[Given records]

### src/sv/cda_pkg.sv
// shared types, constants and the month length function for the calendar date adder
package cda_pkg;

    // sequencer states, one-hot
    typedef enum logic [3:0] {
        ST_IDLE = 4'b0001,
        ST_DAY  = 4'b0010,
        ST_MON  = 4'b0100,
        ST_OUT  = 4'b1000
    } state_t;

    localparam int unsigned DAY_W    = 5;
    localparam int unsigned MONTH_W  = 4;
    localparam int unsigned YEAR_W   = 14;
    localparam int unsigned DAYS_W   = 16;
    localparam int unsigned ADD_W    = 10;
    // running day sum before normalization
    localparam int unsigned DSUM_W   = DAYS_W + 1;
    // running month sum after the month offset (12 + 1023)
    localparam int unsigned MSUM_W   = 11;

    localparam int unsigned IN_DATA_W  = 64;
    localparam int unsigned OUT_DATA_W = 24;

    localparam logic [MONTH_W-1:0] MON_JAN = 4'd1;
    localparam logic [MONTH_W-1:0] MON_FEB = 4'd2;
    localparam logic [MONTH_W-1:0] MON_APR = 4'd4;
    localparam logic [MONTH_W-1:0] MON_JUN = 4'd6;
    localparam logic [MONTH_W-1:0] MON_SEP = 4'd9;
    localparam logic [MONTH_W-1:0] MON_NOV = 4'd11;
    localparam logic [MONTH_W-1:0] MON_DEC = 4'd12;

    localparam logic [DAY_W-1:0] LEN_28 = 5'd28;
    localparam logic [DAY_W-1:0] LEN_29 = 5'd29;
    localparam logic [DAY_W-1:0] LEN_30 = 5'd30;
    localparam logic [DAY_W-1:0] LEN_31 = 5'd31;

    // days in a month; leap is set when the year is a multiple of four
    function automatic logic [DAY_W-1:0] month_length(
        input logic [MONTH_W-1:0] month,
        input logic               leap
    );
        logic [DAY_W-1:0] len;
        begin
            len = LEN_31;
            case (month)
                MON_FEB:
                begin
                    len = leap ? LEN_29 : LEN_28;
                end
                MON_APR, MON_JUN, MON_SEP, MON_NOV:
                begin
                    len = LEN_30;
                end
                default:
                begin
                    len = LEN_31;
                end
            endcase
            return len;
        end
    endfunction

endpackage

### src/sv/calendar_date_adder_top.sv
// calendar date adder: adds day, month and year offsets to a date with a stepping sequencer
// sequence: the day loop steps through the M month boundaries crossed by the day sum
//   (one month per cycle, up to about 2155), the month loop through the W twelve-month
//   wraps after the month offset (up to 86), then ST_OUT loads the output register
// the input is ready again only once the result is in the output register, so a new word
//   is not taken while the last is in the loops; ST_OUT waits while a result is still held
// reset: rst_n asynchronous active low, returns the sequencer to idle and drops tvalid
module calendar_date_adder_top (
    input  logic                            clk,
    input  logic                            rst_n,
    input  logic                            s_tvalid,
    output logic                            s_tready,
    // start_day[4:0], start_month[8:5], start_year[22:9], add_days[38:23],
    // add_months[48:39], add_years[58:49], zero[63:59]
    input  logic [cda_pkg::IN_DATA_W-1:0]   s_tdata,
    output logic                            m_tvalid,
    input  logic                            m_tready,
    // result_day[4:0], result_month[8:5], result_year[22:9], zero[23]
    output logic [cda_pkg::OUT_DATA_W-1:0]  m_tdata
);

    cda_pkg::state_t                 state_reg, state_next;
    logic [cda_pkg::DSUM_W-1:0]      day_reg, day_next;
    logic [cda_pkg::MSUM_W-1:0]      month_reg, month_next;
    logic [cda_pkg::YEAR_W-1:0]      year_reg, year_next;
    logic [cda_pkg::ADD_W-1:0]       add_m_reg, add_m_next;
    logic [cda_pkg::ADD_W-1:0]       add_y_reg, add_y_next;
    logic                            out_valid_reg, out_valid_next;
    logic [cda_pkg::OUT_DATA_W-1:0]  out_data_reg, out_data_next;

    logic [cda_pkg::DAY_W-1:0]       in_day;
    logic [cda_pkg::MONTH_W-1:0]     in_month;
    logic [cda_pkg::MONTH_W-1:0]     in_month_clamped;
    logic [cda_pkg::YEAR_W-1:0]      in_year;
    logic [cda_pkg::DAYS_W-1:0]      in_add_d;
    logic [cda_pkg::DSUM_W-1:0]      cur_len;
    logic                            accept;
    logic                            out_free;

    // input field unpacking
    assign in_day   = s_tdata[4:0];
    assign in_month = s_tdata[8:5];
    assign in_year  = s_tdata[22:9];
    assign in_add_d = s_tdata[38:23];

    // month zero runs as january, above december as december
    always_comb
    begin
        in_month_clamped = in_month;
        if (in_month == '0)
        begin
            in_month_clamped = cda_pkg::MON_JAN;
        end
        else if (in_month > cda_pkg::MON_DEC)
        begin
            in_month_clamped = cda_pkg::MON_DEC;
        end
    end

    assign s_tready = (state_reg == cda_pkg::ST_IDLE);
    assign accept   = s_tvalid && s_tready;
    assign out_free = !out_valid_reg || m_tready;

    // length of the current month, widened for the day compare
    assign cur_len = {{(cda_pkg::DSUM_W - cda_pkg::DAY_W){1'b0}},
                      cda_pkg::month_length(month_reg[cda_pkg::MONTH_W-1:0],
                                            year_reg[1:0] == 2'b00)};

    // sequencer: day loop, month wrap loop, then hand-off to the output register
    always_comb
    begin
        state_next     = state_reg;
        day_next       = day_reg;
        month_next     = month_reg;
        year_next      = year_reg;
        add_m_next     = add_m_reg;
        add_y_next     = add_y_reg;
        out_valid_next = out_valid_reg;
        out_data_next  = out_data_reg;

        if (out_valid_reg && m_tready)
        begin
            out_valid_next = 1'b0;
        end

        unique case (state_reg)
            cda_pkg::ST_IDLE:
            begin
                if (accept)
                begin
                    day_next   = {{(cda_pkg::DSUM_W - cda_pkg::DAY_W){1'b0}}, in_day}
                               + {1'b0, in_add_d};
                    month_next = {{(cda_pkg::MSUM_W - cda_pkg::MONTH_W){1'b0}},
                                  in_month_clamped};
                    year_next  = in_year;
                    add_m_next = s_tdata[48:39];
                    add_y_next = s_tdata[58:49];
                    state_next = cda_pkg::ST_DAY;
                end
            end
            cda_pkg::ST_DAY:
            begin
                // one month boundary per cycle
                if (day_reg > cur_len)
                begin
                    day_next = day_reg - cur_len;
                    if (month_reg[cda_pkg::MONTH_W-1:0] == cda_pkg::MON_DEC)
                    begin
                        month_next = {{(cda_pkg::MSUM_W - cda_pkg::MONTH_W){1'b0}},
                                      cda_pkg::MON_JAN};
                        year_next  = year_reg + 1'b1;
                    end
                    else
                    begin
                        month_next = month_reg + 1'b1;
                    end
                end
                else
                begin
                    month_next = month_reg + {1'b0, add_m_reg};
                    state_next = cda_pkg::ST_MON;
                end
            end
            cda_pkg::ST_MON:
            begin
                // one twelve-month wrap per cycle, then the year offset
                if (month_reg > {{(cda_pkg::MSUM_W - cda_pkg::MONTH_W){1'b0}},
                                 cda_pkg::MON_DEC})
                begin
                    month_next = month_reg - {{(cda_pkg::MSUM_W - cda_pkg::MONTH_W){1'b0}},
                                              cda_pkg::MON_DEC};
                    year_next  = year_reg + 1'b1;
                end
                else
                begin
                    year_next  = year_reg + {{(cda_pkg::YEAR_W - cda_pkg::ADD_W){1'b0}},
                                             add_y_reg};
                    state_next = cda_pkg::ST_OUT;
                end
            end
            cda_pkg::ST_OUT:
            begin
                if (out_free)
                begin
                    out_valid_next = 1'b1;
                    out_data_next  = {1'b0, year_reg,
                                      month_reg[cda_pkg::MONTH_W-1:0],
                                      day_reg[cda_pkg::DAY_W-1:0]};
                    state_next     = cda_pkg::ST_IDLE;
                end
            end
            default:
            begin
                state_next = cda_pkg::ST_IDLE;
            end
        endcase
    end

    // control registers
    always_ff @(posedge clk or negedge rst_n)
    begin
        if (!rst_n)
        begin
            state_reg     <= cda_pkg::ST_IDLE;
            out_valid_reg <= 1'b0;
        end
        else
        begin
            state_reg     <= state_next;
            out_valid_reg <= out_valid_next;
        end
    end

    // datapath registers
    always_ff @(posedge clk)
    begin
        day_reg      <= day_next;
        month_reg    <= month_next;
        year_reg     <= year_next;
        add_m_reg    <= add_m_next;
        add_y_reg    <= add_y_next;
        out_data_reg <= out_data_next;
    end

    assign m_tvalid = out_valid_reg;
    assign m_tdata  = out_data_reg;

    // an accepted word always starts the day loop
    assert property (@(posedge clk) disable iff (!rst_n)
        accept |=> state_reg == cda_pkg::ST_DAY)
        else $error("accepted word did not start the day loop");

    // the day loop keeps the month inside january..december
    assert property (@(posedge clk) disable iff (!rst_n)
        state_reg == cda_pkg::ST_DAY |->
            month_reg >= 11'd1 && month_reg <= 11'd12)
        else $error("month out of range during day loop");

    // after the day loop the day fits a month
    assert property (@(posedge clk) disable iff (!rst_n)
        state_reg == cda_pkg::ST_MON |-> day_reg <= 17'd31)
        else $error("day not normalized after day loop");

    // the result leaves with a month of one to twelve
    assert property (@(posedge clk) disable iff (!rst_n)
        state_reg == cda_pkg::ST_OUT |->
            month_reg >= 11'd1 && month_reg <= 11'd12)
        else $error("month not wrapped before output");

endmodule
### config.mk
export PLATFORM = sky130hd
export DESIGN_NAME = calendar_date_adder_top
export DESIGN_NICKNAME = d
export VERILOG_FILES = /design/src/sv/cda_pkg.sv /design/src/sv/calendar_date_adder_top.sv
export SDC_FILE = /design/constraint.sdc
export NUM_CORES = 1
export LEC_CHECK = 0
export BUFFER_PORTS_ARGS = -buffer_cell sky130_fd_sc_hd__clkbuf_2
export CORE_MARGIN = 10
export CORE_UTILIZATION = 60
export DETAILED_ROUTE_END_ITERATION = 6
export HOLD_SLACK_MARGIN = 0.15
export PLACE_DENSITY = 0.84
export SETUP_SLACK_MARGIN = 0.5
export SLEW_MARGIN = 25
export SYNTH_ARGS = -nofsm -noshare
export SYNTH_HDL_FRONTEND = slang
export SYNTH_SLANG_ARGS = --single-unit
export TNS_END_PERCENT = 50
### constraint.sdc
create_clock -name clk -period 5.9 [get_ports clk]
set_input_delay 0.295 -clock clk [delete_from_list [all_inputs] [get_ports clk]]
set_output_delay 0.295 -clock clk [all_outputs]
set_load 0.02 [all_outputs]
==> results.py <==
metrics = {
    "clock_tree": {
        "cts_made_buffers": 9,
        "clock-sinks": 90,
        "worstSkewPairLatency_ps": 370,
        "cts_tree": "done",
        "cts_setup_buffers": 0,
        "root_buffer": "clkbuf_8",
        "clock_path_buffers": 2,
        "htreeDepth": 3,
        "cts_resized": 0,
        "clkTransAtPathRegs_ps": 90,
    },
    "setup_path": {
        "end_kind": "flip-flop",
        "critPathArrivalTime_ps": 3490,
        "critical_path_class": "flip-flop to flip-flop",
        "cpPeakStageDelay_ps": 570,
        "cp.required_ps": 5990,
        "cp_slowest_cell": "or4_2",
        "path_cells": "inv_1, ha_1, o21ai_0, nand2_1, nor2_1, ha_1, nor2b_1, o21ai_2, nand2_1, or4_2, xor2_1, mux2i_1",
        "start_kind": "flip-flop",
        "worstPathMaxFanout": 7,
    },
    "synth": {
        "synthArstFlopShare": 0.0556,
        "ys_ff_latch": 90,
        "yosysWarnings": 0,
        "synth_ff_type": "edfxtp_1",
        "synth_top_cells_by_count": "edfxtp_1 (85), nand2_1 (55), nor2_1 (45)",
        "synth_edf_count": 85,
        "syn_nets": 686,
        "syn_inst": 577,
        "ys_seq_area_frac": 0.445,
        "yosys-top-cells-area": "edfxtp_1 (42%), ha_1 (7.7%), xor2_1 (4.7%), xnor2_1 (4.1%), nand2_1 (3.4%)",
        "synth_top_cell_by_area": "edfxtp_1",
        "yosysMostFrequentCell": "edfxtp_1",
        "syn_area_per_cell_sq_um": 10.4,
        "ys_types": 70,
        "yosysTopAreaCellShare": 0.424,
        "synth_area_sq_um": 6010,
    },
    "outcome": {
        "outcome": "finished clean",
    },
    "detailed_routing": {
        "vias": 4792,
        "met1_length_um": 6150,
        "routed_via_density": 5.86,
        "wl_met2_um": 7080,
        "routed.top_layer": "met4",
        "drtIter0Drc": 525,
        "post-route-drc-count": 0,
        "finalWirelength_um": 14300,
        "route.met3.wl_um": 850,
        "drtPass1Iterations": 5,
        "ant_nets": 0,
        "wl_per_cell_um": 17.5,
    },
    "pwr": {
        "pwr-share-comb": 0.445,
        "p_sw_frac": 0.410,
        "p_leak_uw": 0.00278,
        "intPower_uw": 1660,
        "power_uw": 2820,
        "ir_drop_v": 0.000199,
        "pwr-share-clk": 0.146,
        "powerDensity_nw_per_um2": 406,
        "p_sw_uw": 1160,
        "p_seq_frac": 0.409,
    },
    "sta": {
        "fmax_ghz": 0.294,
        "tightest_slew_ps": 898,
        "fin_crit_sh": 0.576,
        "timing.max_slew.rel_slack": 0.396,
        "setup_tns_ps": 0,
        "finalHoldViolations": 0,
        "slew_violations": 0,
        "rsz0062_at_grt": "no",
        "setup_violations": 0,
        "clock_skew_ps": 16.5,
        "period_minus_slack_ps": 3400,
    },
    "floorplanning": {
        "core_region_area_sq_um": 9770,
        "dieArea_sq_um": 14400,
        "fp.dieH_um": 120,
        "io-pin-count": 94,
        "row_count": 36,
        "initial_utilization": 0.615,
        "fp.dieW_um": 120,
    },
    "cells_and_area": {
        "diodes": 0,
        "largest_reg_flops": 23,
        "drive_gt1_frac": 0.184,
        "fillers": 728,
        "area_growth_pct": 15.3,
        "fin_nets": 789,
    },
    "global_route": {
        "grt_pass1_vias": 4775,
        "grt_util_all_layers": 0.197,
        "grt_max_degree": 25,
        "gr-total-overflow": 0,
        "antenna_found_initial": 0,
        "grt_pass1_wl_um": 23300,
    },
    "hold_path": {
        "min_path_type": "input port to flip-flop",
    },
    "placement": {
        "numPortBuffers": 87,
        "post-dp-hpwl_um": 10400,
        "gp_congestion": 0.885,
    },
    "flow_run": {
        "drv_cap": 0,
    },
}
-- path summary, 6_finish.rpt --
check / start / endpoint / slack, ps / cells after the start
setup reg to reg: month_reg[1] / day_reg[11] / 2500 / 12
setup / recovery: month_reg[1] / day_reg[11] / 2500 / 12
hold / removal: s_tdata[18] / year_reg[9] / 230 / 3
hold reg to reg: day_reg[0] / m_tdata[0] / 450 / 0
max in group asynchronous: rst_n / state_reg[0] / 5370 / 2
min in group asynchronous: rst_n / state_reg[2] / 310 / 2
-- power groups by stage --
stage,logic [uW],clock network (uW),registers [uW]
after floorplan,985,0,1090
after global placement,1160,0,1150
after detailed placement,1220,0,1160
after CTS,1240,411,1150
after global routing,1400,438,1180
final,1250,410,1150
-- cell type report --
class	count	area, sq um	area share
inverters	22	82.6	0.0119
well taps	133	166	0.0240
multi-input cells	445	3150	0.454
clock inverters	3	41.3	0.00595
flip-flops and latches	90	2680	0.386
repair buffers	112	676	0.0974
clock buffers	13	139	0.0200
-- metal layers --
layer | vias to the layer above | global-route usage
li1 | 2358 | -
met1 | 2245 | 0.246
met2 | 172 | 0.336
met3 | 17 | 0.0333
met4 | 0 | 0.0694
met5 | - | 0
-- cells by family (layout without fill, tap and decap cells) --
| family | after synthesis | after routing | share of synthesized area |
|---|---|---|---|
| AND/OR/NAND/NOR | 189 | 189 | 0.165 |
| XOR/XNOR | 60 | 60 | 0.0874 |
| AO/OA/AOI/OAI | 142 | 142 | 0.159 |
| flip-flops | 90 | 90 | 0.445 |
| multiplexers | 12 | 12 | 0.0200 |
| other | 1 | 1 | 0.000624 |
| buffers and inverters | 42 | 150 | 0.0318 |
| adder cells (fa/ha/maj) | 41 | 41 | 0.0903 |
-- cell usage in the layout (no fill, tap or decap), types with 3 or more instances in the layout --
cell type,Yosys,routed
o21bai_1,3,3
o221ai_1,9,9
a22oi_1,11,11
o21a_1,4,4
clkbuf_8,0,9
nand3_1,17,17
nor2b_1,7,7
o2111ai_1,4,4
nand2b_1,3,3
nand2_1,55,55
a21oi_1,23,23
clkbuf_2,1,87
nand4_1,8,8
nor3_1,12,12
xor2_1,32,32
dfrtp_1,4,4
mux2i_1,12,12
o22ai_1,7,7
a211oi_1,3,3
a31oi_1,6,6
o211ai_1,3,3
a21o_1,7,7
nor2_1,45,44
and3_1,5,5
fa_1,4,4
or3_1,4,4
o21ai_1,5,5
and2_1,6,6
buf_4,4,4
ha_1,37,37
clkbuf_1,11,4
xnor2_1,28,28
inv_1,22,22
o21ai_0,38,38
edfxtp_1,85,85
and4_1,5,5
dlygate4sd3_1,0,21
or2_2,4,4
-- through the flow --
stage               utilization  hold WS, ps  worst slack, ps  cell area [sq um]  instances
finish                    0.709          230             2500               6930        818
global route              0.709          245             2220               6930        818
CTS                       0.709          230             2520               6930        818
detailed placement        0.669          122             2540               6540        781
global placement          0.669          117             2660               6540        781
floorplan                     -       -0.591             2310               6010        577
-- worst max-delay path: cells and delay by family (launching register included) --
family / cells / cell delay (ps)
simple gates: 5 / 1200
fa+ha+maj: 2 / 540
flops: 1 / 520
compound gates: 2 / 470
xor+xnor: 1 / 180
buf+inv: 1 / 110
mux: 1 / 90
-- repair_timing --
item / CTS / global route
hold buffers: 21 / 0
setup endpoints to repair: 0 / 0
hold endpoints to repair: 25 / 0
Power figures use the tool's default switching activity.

[/Given records]

Task instructions →
Copy out, exactly and alone, the lines of the entries above between the ones holding "export DESIGN_NAME = calendar_date_adder_top" and "export LEC_CHECK = 0", inclusive.

Result of the task →
export DESIGN_NAME = calendar_date_adder_top
export DESIGN_NICKNAME = d
export VERILOG_FILES = /design/src/sv/cda_pkg.sv /design/src/sv/calendar_date_adder_top.sv
export SDC_FILE = /design/constraint.sdc
export NUM_CORES = 1
export LEC_CHECK = 0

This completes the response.